Analyzer-less X-ray Interferometry with Super-Resolution Methods

Abstract

X-ray interferometry provides valuable information in terms of attenuation, small-angle scatter, and differential-phase contrast. This multi-modal contrast can aid in many clinical applications, such as lung diseases and breast cancer. However, standard interferometry has an analyzer grating that can increase the dose requirement to maintain the same image quality as a standard X-ray. We propose the use of super-resolution methods for X-ray grating interferometry without an analyzer, with detectors that fail to meet the Nyquist sampling rate needed for traditional image recovery algorithms. Detector phase steps are used to nominally recover the fringe sampling, followed by iterative recovery of the visibility and object parameters. This method enables Talbot-Lau interferometry without the X-ray absorbing analyzer. Removing the absorbing analyzer grating may improve dose efficiency and reduce system complexity.

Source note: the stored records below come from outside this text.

File: src/rtl/stall_pipe_pkg.sv
// Shared operand types for the stall pipeline feeder and the pipeline stage.
package stall_pipe_pkg;

   localparam int OPW = 16;

   typedef struct packed {
      logic [OPW-1:0] a;
      logic [OPW-1:0] b;
      logic [OPW-1:0] c;
   } operand_t;

endpackage

File: src/rtl/stall_pipe_fifo.sv
// Generic DEPTH x operand_t synchronous FIFO with a separate occupancy counter.
module stall_pipe_fifo
   import stall_pipe_pkg::*;
#(
   parameter int DEPTH = 4
) (
   input  logic                   clk,
   input  logic                   rst_n,
   input  logic                   push,
   input  logic                   pop,
   input  operand_t               din,
   output operand_t               head,
   output logic [$clog2(DEPTH):0] level,
   output logic                   full,
   output logic                   empty
);

   localparam int PW = $clog2(DEPTH);
   localparam int LW = PW + 1;

   logic [PW-1:0] r_wr_ptr;
   logic [PW-1:0] r_rd_ptr;
   logic [LW-1:0] r_level;
   operand_t      r_mem [DEPTH];

   logic w_push;
   logic w_pop;

   assign full   = (r_level == LW'(DEPTH));
   assign empty  = (r_level == '0);
   assign w_push = push & ~full;
   assign w_pop  = pop & ~empty;
   assign head   = r_mem[r_rd_ptr];
   assign level  = r_level;

   // Storage is cleared too, so the head never exposes stale data after reset.
   always_ff @(posedge clk or negedge rst_n) begin
      if (!rst_n) begin
         r_wr_ptr <= '0;
         r_rd_ptr <= '0;
         r_level  <= '0;
         for (int i = 0; i < DEPTH; i++) begin
            r_mem[i] <= '0;
         end
      end else begin
         if (w_push) begin
            r_mem[r_wr_ptr] <= din;
            r_wr_ptr        <= r_wr_ptr + 1'b1;
         end
         if (w_pop) begin
            r_rd_ptr <= r_rd_ptr + 1'b1;
         end
         if (w_push && !w_pop) begin
            r_level <= r_level + 1'b1;
         end else if (w_pop && !w_push) begin
            r_level <= r_level - 1'b1;
         end
      end
   end

endmodule

File: src/rtl/stall_pipe_feeder.sv
// Operand-issue stage: buffers {a,b,c} triples and presents the head with a stall
module stall_pipe_feeder
   import stall_pipe_pkg::*;
#(
   parameter int WIDTH = OPW,
   parameter int DEPTH = 4
) (
   input  logic                   clk,
   input  logic                   rst_n,
   input  logic                   in_valid,
   output logic                   in_ready,
   input  logic [WIDTH-1:0]       in_a,
   input  logic [WIDTH-1:0]       in_b,
   input  logic [WIDTH-1:0]       in_c,
   input  logic                   hold,
   output logic [WIDTH-1:0]       a,
   output logic [WIDTH-1:0]       b,
   output logic [WIDTH-1:0]       c,
   output logic                   stall,
   output logic [$clog2(DEPTH):0] level
);

   operand_t w_din;
   operand_t w_head;
   logic     w_push;
   logic     w_pop;
   logic     w_full;
   logic     w_empty;

   assign w_din.a  = in_a;
   assign w_din.b  = in_b;
   assign w_din.c  = in_c;

   assign in_ready = ~w_full;
   assign w_push   = in_valid & in_ready;
   assign stall    = w_empty | hold;
   assign w_pop    = ~stall;

   assign a = w_empty ? '0 : w_head.a;
   assign b = w_empty ? '0 : w_head.b;
   assign c = w_empty ? '0 : w_head.c;

   stall_pipe_fifo #(
      .DEPTH (DEPTH)
   ) u_fifo (
      .clk   (clk),
      .rst_n (rst_n),
      .push  (w_push),
      .pop   (w_pop),
      .din   (w_din),
      .head  (w_head),
      .level (level),
      .full  (w_full),
      .empty (w_empty)
   );

   // A held, non-empty head must not move; an empty-to-filled step is allowed.
   a_level_max : assert property (@(posedge clk) disable iff (!rst_n)
      level <= ($clog2(DEPTH)+1)'(DEPTH));
   a_no_ovf : assert property (@(posedge clk) disable iff (!rst_n)
      !(w_push && w_full));
   a_stall_empty : assert property (@(posedge clk) disable iff (!rst_n)
      stall || (level != '0));
   a_hold_stall : assert property (@(posedge clk) disable iff (!rst_n)
      hold |-> stall);
   a_head_stable : assert property (@(posedge clk) disable iff (!rst_n)
      (stall && level != '0) |=> $stable({a, b, c}));

endmodule

File: config.mk
export PLATFORM = sky130hd
export DESIGN_NAME = stall_pipe_feeder
export DESIGN_NICKNAME = d
export VERILOG_FILES = /design/src/rtl/stall_pipe_pkg.sv /design/src/rtl/stall_pipe_fifo.sv /design/src/rtl/stall_pipe_feeder.sv
export SDC_FILE = /design/constraint.sdc
export NUM_CORES = 1
export LEC_CHECK = 0
export ABC_CLOCK_PERIOD_IN_PS = 3300
export BUFFER_PORTS_ARGS = -buffer_cell sky130_fd_sc_hd__clkbuf_2
export CAP_MARGIN = 10
export CORE_AREA = 2 2 204 106
export DETAILED_ROUTE_END_ITERATION = 12
export DIE_AREA = 0 0 206 108
export SLEW_MARGIN = 20
export SYNTH_ARGS = -nofsm -noshare
export SYNTH_HDL_FRONTEND = slang
export SYNTH_SLANG_ARGS = --single-unit
File: constraint.sdc
create_clock -name clk -period 3.3 [get_ports clk]
set_clock_uncertainty 0.15 [all_clocks]
set_input_delay 0.66 -clock clk [delete_from_list [all_inputs] [get_ports clk]]
set_output_delay 0.66 -clock clk [all_outputs]
set_load 0.05 [all_outputs]
# --- Word-level counts from Yosys, hierarchy flattened ---
# Index checks and enable logic that the tools add are counted.
totals:
  regBits: 199
classes:
  addsub: 4
  n_lt_le_gt_ge: 3
  eq_ne: 1
  n_mux: 11
  bitwise_logic: 9
  reduce_logical: 7
ops:
  columns: ["op", "count"]
  rows:
  - ["$bwmux 192", 1]
  - ["$mux 48", 3]
  - ["$bmux 48 s2", 1]
  - ["$demux 48 s2", 1]
  - ["$mux 16", 3]
  - ["$ge 3x3->1 const B", 2]
  - ["$mux 3", 2]
  - ["$not 2->3", 2]
  - ["$add 2x1->2 const B", 2]
  - ["$add 3x1->3 const B", 1]
  - ["$and 1x1->1", 3]
  - ["$eq 3x3->1 const B", 1]
  - ["$logic_and 1x1->1", 3]
  - ["$logic_not 3->1", 1]
  - ["$lt 3x1->1 const B", 1]
  - ["$not 1->1", 3]
  - ["$sub 3x1->3 const B", 1]
  - ["$logic_not 1->1", 2]
  - ["$reduce_bool 2->1", 1]
  - ["$or 1x1->1", 1]

# --- Longest topological paths before layout ---
depth:
  ltp_word: 8
  mapped_depth: 8

# --- Modules after synthesis ---
# From an unflattened synthesis, not the netlist that was laid out.
hier_totals:
  hier_cells: 558
  area_unflattened_um2: 9044.9
modules_own_cells:
  columns: ["mod", "instances", "cells_per_inst", "area_each_um2", "seq_area_each_um2"]
  rows:
  - ["stall_pipe_fifo", 1, 501, 8693.3, 4979.8]
  - ["stall_pipe_feeder", 1, 57, 351.6, 0.0]

# --- Worst setup path after synthesis ---
# OpenSTA, ideal clock, no wires.
synth_timing:
  path_kind: "register to output"
  startpoint: "register u_fifo.r_level[0], in the netlist u_fifo.level[0]"
  endpoint: "output a[10]"
  arrival_ns: 1.904
  required_time_ns: 2.490
  slack_ns: 0.586
  stages_incl_launch_ff: 4
  cell_sequence: "dfrtp_1 -> nor3_1 -> clkbuf_1 -> nor2b_1"
synth_between:
  elab_chain_cells: 2
synth_lines:
  columns: ["element", "line", "text"]
  rows:
  - ["from (decl)", "stall_pipe_fifo.sv:23", "logic [LW-1:0] r_level;"]
  - ["from (signal assigned)", "stall_pipe_fifo.sv:54", "r_level <= r_level + 1'b1;"]
  - ["from (signal assigned)", "stall_pipe_fifo.sv:56", "r_level <= r_level - 1'b1;"]
  - ["$logic_not 3->1", "stall_pipe_fifo.sv:30", "assign empty = (r_level == '0);"]
  - ["$mux 16", "stall_pipe_feeder.sv:39", "assign a = w_empty ? '0 : w_head.a;"]
  - ["to (decl)", "stall_pipe_feeder.sv:16", "output logic [WIDTH-1:0] a,"]
# No other way between the ends.

# --- Worst setup path in the final report ---
layout_timing:
  startpoint: "register u_fifo.r_rd_ptr[0]"
  endpoint: "output a[14]"
layout_between:
  elab_chain_cells: 5
layout_lines:
  columns: ["element", "line", "text"]
  rows:
  - ["from (decl)", "stall_pipe_fifo.sv:22", "logic [PW-1:0] r_rd_ptr;"]
  - ["from (signal assigned)", "stall_pipe_fifo.sv:51", "r_rd_ptr <= r_rd_ptr + 1'b1;"]
  - ["$not 2->3 (implied by the code)", "stall_pipe_fifo.sv:33", "assign head = r_mem[r_rd_ptr];"]
  - ["$bmux 48 s2", "stall_pipe_fifo.sv:33", null]
  - ["$mux 48 (implied by the code) (2 in series)", "stall_pipe_fifo.sv:33", null]
  - ["$mux 16", "stall_pipe_feeder.sv:39", null]
# No other way between the ends. The select of a mux whose other input is x is not followed.

==> flow_metrics.tcl <==
set metrics [dict create \
    drive_above_1_share 0.603 \
    vias 5009 \
    path_cells "buf_12 > mux4_2 > nor2b_1 > clkbuf_2" \
    synth_common_cells "199 x dfrtp_1, 194 x mux2_2, 49 x nor2b_1" \
    grt_use_met1 0.264 \
    cts_made_buffers 17 \
    overflow 0 \
    syn_inst 556 \
    status "completed" \
    clock_latency_ns 0.45 \
    finalCriticalPeriod_ns 3.14 \
    grt_usage 0.187 \
    cts_num_sinks 199 \
    rsz0062_at_grt "no" \
    met2_usage 0.287 \
    first_global_vias 5426 \
    synth_top_area_frac 0.552 \
    initial_core_util 0.445 \
    clock_path_buffers 2 \
    worstSetupPathType "register to primary output" \
    seqCellArea_mm2 0.00498 \
    dieArea_mm2 0.0222 \
    ant_nets 0 \
    tns_ns 0 \
    use_met3 0.0500 \
    grt_max_degree 86 \
    r2r_end "u_fifo.level[2]$_DFFE_PN0P_" \
    hold_class "input port to async pin" \
    hold_ws_ns 0.0916 \
    grt_pass1_wl_um 30700 \
    path_clk_slew_ns 0.07 \
    synth_area_leaders "dfrtp_1 55%, mux2_2 24%, mux4_2 12%" \
    drtPass1Iterations 4 \
    endpoint_kind "primary output" \
    synth.most_common_cell "dfrtp_1" \
    tightest_slew_ns 0.734 \
    maxCapViolCount 0 \
    avgSynthCellArea_um2 16.2 \
    worstPathMaxFanout 19 \
    cp_slowest_cell "dfrtp_4" \
    synth-seq-area-share 0.552 \
    rrSetupSlack_ns 0.86 \
    core_area_mm2 0.0203 \
    ys.flop_type "dfrtp_1" \
    postCtsSetupBuffers 0 \
    synth-edff-count 0 \
    htree_levels 4 \
    cts_resized 0 \
    yosys_warnings 0 \
    cp_top_family "flip-flops" \
    boundaryPins 105 \
    diodes 0 \
    setup_viol 0 \
    fill_cells 1741 \
    synth_seq_cells 199 \
    rows 37 \
    layout.nets 720 \
    startpoint_type "register" \
    maxSlewViolCount 0 \
    synth_top_cell_by_area "dfrtp_1" \
    ys_async_sr_fraction 1.00 \
    max_stage_delay_ns 0.67 \
    root_buffer "clkbuf_16" \
    wire_per_inst_um 19.6 \
    antenna_found_initial 0 \
    fp.dieH_um 108 \
    grt-busiest-layer "met2" \
    portBuffers 104 \
    timing.final.crit_share 0.950 \
    netlist_area_mm2 0.00902 \
    vias_per_cell 5.28 \
    multi_input_area_mm2 0.00382 \
    critPathBufInv 2 \
    postCtsHoldBufs 0 \
    place_congestion 0.728 \
    crit_required_ns 2.49 \
    r2r-start "u_fifo.level[2]$_DFFE_PN0P_" \
    drc_errors 0 \
    synth_cell_type_count 18 \
    hold_viol 0 \
    final_area_mm2 0.0104 \
    drt_iter0_drc 162 \
    routed_wl_um 18600 \
    cp_data_arrival_time_ns 2.33 \
    cts_tree "built" \
    fmax_mhz 319 \
    die_w_um 206 \
    area_growth_pct 15.6 \
    place_area_mm2 0.00990 \
    dpl.hpwl_um 11600 \
    syn_nets 614 \
    rr_worst_depth 9 \
    maxSlewHeadroom 0.510 \
]
==> metrics by stage <==
stage,worst slack [ns],cells,utilization
6_report,0.164,948,0.514
5_1_grt,0.0117,948,0.514
4_1_cts,0.108,948,0.514
3_5_place_dp,0.614,916,0.488
3_3_place_gp,0.627,916,0.488
2_1_floorplan,0.586,556,-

We demonstrate the use of super-resolution methods to iteratively reconstruct attenuation, differential-phase, and dark-field images using simulations of two-dimensional lung phantoms with lesions. A direct CdTe detector was simulated with pixel sizes of 55, 75, and 150 micron. The simulation results show that the proposed super-resolution iterative reconstruction method for Talbot-Lau Interferometry remains stable under the simulated noise conditions and can recover image parameters in cases where traditional algorithms cannot be used.